Presler, who has been lauded by the Trump campaign for boosting GOP registrations, has a history of peddling disinformation about elections.

“We just saw an explosion of energy when we flipped the county. And then people thought in their minds, yes, we can flip Bucks,” he said. “And so what I knew all along, the nation then knew when we flipped the county.”

Ultimately, voters at the polls often cited the economy as their top issue.

In Warminster, Daniel Stevens, 34, said that made Trump the obvious choice.

“Do you want me to dump the mothballs out of my wallet?” Stevens said. “Let’s be real, we’re all trying to raise families, and we just can’t do that with our finances pinched.”

Democrats acknowledged that their messaging in that area had fallen short.

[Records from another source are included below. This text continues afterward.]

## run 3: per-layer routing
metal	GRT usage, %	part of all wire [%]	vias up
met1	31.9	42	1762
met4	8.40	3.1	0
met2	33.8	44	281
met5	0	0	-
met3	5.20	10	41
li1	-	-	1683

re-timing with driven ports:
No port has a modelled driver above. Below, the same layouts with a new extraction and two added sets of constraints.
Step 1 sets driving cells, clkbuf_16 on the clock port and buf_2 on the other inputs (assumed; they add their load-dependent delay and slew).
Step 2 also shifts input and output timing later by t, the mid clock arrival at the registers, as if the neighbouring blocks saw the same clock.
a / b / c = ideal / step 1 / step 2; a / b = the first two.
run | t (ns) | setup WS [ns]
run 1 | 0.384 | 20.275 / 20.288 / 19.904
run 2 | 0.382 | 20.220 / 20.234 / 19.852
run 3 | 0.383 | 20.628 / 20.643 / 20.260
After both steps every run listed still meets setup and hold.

“Democrats have historically been bad at explaining what it is that we have done for people and I think that is something that gives, Trump in this case, gave him the opportunity to say that he was the guy that was going to address people’s concerns. Particularly on the economy,” said State Sen. Steve Santarsiero, the chair of the Bucks County Democratic Party.

Some questioned whether Biden had exited the race too late, or noted how little time Harris had to build up her campaign. But broadly, suburban Democrats consistently returned to questions about messaging and outreach in the days after the election.

“When I’m in my Catholic men’s group every Saturday morning, they’re bringing up immigration and inflation,” said former U.S. Rep. Patrick Murphy, a Democrat who represented Bucks County from 2007 through 2011. “We have to listen and remember God gave us two ears and only one mouth for a reason.”

Opportunity for growth

While Democrats regroup, Republicans in the collar counties see opportunity.

After years of the suburbs moving steadily towards Democrats, Guy Ciarrocchi, a GOP strategist based in Chester County, described Tuesday’s election as “the flower coming out of the rubble” for suburban Republicans.

“People are feeling good about getting involved again. And I’m seeing that all the time,” Agovino said.

Christian Nascimento, the chair of the Montgomery County Republican Party, said the country may be on the cusp of a political realignment. He pointed to the diverse set of voters who supported Trump.

“This election clearly showed a move to the right and a move towards conservatism throughout the country,” he said. “Now it’s on Trump and the Senate and House and party apparatus, like myself and the committee, to leverage that and build a kind of consistent enduring conservative philosophy that can govern and deliver for people.”

But Monica Taylor, the Democrat who chairs the Delaware County Council, pointed out that turnout remained relatively high in the collar counties and three of the four remained landslides for Harris — even if they weren’t the gains Democrats had needed to carry the state.

And she’s convinced Democrats can continue to build support in the collar counties.

“We are a blue county. I don’t believe that we are going back from that,” she said. “There are still areas where we have a lot of work to do to get more Democrats engaged.”

Staff writer Vinny Vella contributed to this article.